======== Data excerpts ========
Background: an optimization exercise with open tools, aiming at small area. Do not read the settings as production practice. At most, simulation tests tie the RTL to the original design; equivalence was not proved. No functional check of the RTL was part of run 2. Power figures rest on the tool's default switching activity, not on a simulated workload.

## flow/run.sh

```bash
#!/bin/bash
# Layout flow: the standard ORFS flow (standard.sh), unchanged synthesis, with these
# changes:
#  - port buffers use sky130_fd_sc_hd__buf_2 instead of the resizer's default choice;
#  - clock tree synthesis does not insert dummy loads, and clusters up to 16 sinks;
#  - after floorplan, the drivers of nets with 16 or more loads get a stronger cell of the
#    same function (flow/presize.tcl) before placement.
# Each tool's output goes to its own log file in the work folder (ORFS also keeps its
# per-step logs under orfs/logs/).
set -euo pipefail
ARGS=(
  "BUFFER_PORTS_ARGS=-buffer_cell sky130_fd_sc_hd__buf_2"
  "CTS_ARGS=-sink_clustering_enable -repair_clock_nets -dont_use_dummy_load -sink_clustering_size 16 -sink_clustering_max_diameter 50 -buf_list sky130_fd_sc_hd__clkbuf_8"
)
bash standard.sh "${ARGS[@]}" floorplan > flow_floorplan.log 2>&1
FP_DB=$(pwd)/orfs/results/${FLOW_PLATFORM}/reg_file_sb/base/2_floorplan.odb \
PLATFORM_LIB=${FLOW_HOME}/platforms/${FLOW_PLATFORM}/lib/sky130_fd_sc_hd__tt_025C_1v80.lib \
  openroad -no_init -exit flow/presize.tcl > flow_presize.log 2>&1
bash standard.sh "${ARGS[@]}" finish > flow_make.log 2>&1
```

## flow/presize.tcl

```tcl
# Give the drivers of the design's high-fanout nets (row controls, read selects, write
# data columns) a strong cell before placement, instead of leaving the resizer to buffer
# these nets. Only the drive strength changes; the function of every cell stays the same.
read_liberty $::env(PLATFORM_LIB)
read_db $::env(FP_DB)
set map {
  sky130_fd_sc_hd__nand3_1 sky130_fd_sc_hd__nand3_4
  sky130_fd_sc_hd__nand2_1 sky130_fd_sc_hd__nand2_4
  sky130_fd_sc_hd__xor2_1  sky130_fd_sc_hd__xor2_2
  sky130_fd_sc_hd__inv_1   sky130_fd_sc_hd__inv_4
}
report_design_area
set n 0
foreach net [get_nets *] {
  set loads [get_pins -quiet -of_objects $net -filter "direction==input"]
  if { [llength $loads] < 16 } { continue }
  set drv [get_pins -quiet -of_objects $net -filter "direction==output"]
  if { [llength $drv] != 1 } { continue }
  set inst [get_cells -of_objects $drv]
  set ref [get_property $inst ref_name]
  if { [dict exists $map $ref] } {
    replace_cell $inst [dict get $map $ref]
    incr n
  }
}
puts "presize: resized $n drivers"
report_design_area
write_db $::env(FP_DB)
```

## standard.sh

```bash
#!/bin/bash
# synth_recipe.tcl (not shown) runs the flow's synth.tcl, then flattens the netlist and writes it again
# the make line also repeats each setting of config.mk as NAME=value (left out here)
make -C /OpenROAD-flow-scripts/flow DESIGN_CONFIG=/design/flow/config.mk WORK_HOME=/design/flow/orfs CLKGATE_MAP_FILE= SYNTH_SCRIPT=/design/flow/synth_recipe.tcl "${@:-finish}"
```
========
**Work to complete:** Word for word, copy out the data.

**Written response:**
Background: an optimization exercise with open tools, aiming at small area. Do not read the settings as production practice. At most, simulation tests tie the RTL to the original design; equivalence was not proved. No functional check of the RTL was part of run 2. Power figures rest on the tool's default switching activity, not on a simulated workload.

## flow/run.sh

```bash
#!/bin/bash
# Layout flow: the standard ORFS flow (standard.sh), unchanged synthesis, with these
# changes:
#  - port buffers use sky130_fd_sc_hd__buf_2 instead of the resizer's default choice;
#  - clock tree synthesis does not insert dummy loads, and clusters up to 16 sinks;
#  - after floorplan, the drivers of nets with 16 or more loads get a stronger cell of the
#    same function (flow/presize.tcl) before placement.
# Each tool's output goes to its own log file in the work folder (ORFS also keeps its
# per-step logs under orfs/logs/).
set -euo pipefail
ARGS=(
  "BUFFER_PORTS_ARGS=-buffer_cell sky130_fd_sc_hd__buf_2"
  "CTS_ARGS=-sink_clustering_enable -repair_clock_nets -dont_use_dummy_load -sink_clustering_size 16 -sink_clustering_max_diameter 50 -buf_list sky130_fd_sc_hd__clkbuf_8"
)
bash standard.sh "${ARGS[@]}" floorplan > flow_floorplan.log 2>&1
FP_DB=$(pwd)/orfs/results/${FLOW_PLATFORM}/reg_file_sb/base/2_floorplan.odb \
PLATFORM_LIB=${FLOW_HOME}/platforms/${FLOW_PLATFORM}/lib/sky130_fd_sc_hd__tt_025C_1v80.lib \
  openroad -no_init -exit flow/presize.tcl > flow_presize.log 2>&1
bash standard.sh "${ARGS[@]}" finish > flow_make.log 2>&1
```

## flow/presize.tcl

```tcl
# Give the drivers of the design's high-fanout nets (row controls, read selects, write
# data columns) a strong cell before placement, instead of leaving the resizer to buffer
# these nets. Only the drive strength changes; the function of every cell stays the same.
read_liberty $::env(PLATFORM_LIB)
read_db $::env(FP_DB)
set map {
  sky130_fd_sc_hd__nand3_1 sky130_fd_sc_hd__nand3_4
  sky130_fd_sc_hd__nand2_1 sky130_fd_sc_hd__nand2_4
  sky130_fd_sc_hd__xor2_1  sky130_fd_sc_hd__xor2_2
  sky130_fd_sc_hd__inv_1   sky130_fd_sc_hd__inv_4
}
report_design_area
set n 0
foreach net [get_nets *] {
  set loads [get_pins -quiet -of_objects $net -filter "direction==input"]
  if { [llength $loads] < 16 } { continue }
  set drv [get_pins -quiet -of_objects $net -filter "direction==output"]
  if { [llength $drv] != 1 } { continue }
  set inst [get_cells -of_objects $drv]
  set ref [get_property $inst ref_name]
  if { [dict exists $map $ref] } {
    replace_cell $inst [dict get $map $ref]
    incr n
  }
}
puts "presize: resized $n drivers"
report_design_area
write_db $::env(FP_DB)
```

## standard.sh

```bash
#!/bin/bash
# synth_recipe.tcl (not shown) runs the flow's synth.tcl, then flattens the netlist and writes it again
# the make line also repeats each setting of config.mk as NAME=value (left out here)
make -C /OpenROAD-flow-scripts/flow DESIGN_CONFIG=/design/flow/config.mk WORK_HOME=/design/flow/orfs CLKGATE_MAP_FILE= SYNTH_SCRIPT=/design/flow/synth_recipe.tcl "${@:-finish}"
```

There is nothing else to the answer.